With rdfp-jersey-server, it become really easy to develop Jersey applications that use RDF Graph Presentation Negotiation over Jersey.

rdfp-jersey-server uses Jena to represent RDF. The current version implements RDF lifting with SPARQL-Generate, and RDF lowering with STTP, aka SPARQL-Template.

RDF Graph validation using simple SPARQL-ASK queries is planed in the near future.

First, the Jersey Application needs to load utility classes in package com.github.thesmartenergy.rdfp.jersey:

@ApplicationPath("example")
public class JerseyApp extends ResourceConfig {

    public JerseyApp() {
        packages("com.github.thesmartenergy.rdfp.jersey");
        ...
    }

    ...
} 

Consuming RDF Presented Anyhow

rdfp-jersey-server takes care of using the RDF Presentation description to interpret the HTTP request as a RDF Graph when possible. This makes use of HTTP header fields Content-Type and Content-Presentation.

All the machinery is hidden to the end developer, that can directly use a parameter of type Model in any Jersey resource method:

@POST
public Response doPost(@GraphDescription("https://w3id.org/rdfp/example/graph") Model model) {
    ...
}

The @GraphDescription annotation tells rdfp-jersey-server the graph description that the input RDF graph conforms to. If the client does not explicitly set parameter Content-Presentation, then rdfp-jersey-server dereferences this URI to find an applicable presentation to lift the input document to RDF.

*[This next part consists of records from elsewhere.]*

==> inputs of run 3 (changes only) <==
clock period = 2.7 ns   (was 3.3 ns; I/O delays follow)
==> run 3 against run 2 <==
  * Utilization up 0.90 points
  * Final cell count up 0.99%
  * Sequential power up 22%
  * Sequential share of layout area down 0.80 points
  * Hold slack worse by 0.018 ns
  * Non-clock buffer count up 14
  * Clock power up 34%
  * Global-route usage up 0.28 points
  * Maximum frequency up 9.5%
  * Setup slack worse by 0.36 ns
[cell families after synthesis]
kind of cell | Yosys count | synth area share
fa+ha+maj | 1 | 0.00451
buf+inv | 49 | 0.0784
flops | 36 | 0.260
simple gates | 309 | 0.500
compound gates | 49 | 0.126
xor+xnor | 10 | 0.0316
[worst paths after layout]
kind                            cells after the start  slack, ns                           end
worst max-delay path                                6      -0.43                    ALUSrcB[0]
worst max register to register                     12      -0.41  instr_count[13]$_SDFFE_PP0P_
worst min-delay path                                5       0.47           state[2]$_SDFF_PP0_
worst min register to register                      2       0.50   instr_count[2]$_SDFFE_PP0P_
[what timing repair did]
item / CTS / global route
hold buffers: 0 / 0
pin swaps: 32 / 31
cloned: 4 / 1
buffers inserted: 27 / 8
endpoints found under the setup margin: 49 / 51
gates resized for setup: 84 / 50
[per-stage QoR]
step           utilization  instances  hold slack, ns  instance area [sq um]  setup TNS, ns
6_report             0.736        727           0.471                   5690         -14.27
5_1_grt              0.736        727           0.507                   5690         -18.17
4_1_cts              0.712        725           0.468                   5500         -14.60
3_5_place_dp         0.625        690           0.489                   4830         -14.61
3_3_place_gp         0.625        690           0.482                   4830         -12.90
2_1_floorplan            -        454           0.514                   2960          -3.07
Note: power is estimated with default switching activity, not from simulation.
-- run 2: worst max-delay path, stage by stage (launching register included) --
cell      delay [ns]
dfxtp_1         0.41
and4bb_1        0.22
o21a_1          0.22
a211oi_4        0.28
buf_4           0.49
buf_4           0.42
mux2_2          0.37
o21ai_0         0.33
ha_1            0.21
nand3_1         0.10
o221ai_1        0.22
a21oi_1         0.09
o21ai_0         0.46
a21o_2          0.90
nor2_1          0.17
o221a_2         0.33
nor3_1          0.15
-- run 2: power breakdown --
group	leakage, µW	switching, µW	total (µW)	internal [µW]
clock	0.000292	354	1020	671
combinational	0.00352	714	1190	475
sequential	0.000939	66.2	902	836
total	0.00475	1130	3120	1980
$ cat src/rtl/fib_step_sequencer_pkg.sv
// Shared types for the Fibonacci step sequencer: FSM state encoding and default generator width.
package fib_step_sequencer_pkg;

  localparam int FIB_W = 4;

  typedef enum logic [2:0] {
    S_IDLE   = 3'd0,
    S_INIT   = 3'd1,
    S_SAMPLE = 3'd2,
    S_WAIT   = 3'd3,
    S_STEP   = 3'd4
  } state_t;

endpackage

$ cat src/rtl/fib_step_sequencer_fifo.sv
// First-word fall-through FIFO holding {wrap, fn} samples; accepts push while full when a pop lands.
module fib_step_sequencer_fifo #(
  parameter int W     = 5,
  parameter int DEPTH = 4
) (
  input  logic                       clk,
  input  logic                       rst,
  input  logic                       push,
  input  logic                       pop,
  input  logic [W-1:0]               din,
  output logic [W-1:0]               dout,
  output logic                       full,
  output logic                       empty,
  output logic [$clog2(DEPTH):0]     count
);

  localparam int AW = $clog2(DEPTH);
  localparam int CW = AW + 1;

  logic [W-1:0]  mem [DEPTH];
  logic [AW-1:0] wr_ptr;
  logic [AW-1:0] rd_ptr;
  logic          do_push;
  logic          do_pop;

  assign empty   = (count == '0);
  assign full    = (count == CW'(DEPTH));
  assign do_pop  = pop && !empty;
  // A full FIFO may still take a push when the head leaves in the same cycle.
  assign do_push = push && (!full || do_pop);
  assign dout    = mem[rd_ptr];

  always_ff @(posedge clk or negedge rst) begin
    if (!rst) begin
      for (int i = 0; i < DEPTH; i++) mem[i] <= '0;
      wr_ptr <= '0;
      rd_ptr <= '0;
      count  <= '0;
    end else begin
      if (do_push) begin
        mem[wr_ptr] <= din;
        wr_ptr      <= wr_ptr + AW'(1);
      end
      if (do_pop) rd_ptr <= rd_ptr + AW'(1);
      case ({do_push, do_pop})
        2'b10:   count <= count + CW'(1);
        2'b01:   count <= count - CW'(1);
        default: count <= count;
      endcase
    end
  end

endmodule

$ cat src/rtl/fib_step_sequencer.sv
// Drives a 4-bit Fibonacci generator step by step, captures each term with a wrap flag into a FIFO
// and hands the samples downstream over valid/ready, holding the generator while the FIFO is full.
module fib_step_sequencer
  import fib_step_sequencer_pkg::*;
#(
  parameter int W        = FIB_W,
  parameter int DEPTH    = 4,
  parameter int INTERVAL = 2
) (
  input  logic                   clk,
  input  logic                   rst,
  input  logic                   start,
  input  logic                   stop,
  input  logic [W-1:0]           fib_fn,
  output logic                   fib_init,
  output logic                   fib_en,
  output logic [W-1:0]           out_data,
  output logic                   out_wrap,
  output logic                   out_valid,
  input  logic                   out_ready,
  output logic [$clog2(DEPTH):0] count,
  output logic                   busy
);

  localparam int CNT_W = (INTERVAL > 1) ? $clog2(INTERVAL) : 1;
  localparam logic [CNT_W-1:0] WAIT_LAST = CNT_W'((INTERVAL > 0) ? INTERVAL - 1 : 0);

  state_t           state;
  logic [W-1:0]     prev;
  logic [CNT_W-1:0] wcnt;
  logic             full;
  logic             empty;
  logic             pop;
  logic             push;
  logic             wrap;
  logic [W:0]       head;

  assign out_valid = !empty;
  assign pop       = out_valid && out_ready;
  // stop beats a push landing in the same cycle.
  assign push      = (state == S_SAMPLE) && !stop && (!full || pop);
  assign wrap      = (fib_fn < prev);
  assign out_wrap  = head[W];
  assign out_data  = head[W-1:0];

  fib_step_sequencer_fifo #(
    .W     (W + 1),
    .DEPTH (DEPTH)
  ) u_fifo (
    .clk   (clk),
    .rst   (rst),
    .push  (push),
    .pop   (pop),
    .din   ({wrap, fib_fn}),
    .dout  (head),
    .full  (full),
    .empty (empty),
    .count (count)
  );

  // fib_init/fib_en are set on entry to INIT/STEP so they are clean registered pulses.
  always_ff @(posedge clk or negedge rst) begin
    if (!rst) begin
      state    <= S_IDLE;
      fib_init <= 1'b0;
      fib_en   <= 1'b0;
      busy     <= 1'b0;
      prev     <= '0;
      wcnt     <= '0;
    end else begin
      fib_init <= 1'b0;
      fib_en   <= 1'b0;
      if (state != S_IDLE && stop) begin
        state <= S_IDLE;
        busy  <= 1'b0;
      end else begin
        case (state)
          S_IDLE: begin
            if (start && !stop) begin
              state    <= S_INIT;
              fib_init <= 1'b1;
              fib_en   <= 1'b1;
              busy     <= 1'b1;
            end
          end
          S_INIT: begin
            prev  <= '0;
            state <= S_SAMPLE;
          end
          S_SAMPLE: begin
            if (push) begin
              prev <= fib_fn;
              if (INTERVAL > 0) begin
                state <= S_WAIT;
                wcnt  <= '0;
              end else begin
                state  <= S_STEP;
                fib_en <= 1'b1;
              end
            end
          end
          S_WAIT: begin
            if (wcnt == WAIT_LAST) begin
              state  <= S_STEP;
              fib_en <= 1'b1;
            end else begin
              wcnt <= wcnt + CNT_W'(1);
            end
          end
          S_STEP:  state <= S_SAMPLE;
          default: state <= S_IDLE;
        endcase
      end
    end
  end

endmodule

$ cat config.mk
export PLATFORM = sky130hd
export DESIGN_NAME = fib_step_sequencer
export DESIGN_NICKNAME = d
export VERILOG_FILES = /design/src/rtl/fib_step_sequencer_pkg.sv /design/src/rtl/fib_step_sequencer_fifo.sv /design/src/rtl/fib_step_sequencer.sv
export SDC_FILE = /design/constraint.sdc
export NUM_CORES = 1
export LEC_CHECK = 0
export BUFFER_PORTS_ARGS = -buffer_cell sky130_fd_sc_hd__buf_2
export CAP_MARGIN = 20
export CORE_MARGIN = 8
export CORE_UTILIZATION = 40
export CTS_CLUSTER_DIAMETER = 50
export DETAILED_ROUTE_END_ITERATION = 12
export SLEW_MARGIN = 20
export SYNTH_ARGS = -nofsm -noshare
export SYNTH_HDL_FRONTEND = slang
export SYNTH_SLANG_ARGS = --single-unit
$ cat constraint.sdc
create_clock -name clk -period 5.3 [get_ports clk]
set_clock_uncertainty 0.15 [all_clocks]
set_input_delay 0.795 -clock clk [delete_from_list [all_inputs] [get_ports clk]]
set_output_delay 0.795 -clock clk [all_outputs]
set_load 0.01 [all_outputs]
**config.mk**
```make
export PLATFORM = sky130hd
export DESIGN_NAME = axi_bus_arbiter
export DESIGN_NICKNAME = d
export VERILOG_FILES = /design/src/rtl/axi_bus_arbiter.sv
export SDC_FILE = /design/constraint.sdc
export NUM_CORES = 1
export LEC_CHECK = 0
export CORE_AREA = 2 2 120 122
export DETAILED_ROUTE_END_ITERATION = 12
export DIE_AREA = 0 0 122 124
export PLACE_DENSITY_LB_ADDON = 0.15
export REMOVE_ABC_BUFFERS = 1
export SLEW_MARGIN = 5
export SYNTH_ARGS = -nofsm -noshare
export SYNTH_HDL_FRONTEND = slang
export SYNTH_SLANG_ARGS = --single-unit
```
**constraint.sdc**
```tcl
create_clock -name clk -period 1.6 [get_ports clk]
set_input_delay 0.24 -clock clk [delete_from_list [all_inputs] [get_ports clk]]
set_output_delay 0.24 -clock clk [all_outputs]
set_load 0.05 [all_outputs]
```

Negotiating RDF Presentation

rdfp-jersey-server takes care of using the RDF Presentation description to negotiate a RDF Presentation of the returned RDF Graph when possible, and to send this representation in the HTTP response. This makes use of the HTTP header fields Acceptand Accept-Presentation.

All the machinery is hidden to the end developer, that can make the Jersey resource method directly return an entity of type Model:

@GET
@GraphDescription("https://w3id.org/rdfp/example/graph")
public Model doGet() {
    Model model = ...
    return model;
}

The @GraphDescription annotation tells rdfp-jersey-server the graph description that the output RDF graph conforms to. If the client does not request a specific RDF presentation using parameter Accept-Presentation, then rdfp-jersey-server dereferences this URI to find an applicable presentation to lower the output RDF graph to a document.

Exposition of RDF graphs, vocabularies, ontologies

Currently, the implementation also eases the exposition of RDF documents, and checks that the Semantic Web best practices are respected (Linked Data and/or Linked Vocabularies). These functionnalities will soon be part of a side project.

Maven project

Binaries, sources and documentation for rdfp-jersey-server are available for download at Maven Central. To use it in your Maven project, add the following dependency declaration to your Maven project file ( *.pom file):

<dependency>
    <groupId>com.github.thesmartenergy</groupId>
    <artifactId>rdfp-jersey-server</artifactId>
    <version>${rdfp-jersey.version}</version>
</dependency>

The javadoc contains comprehensive documentations and examples, and the sources of this website is a simple web project to get started with rdfp-jersey-server.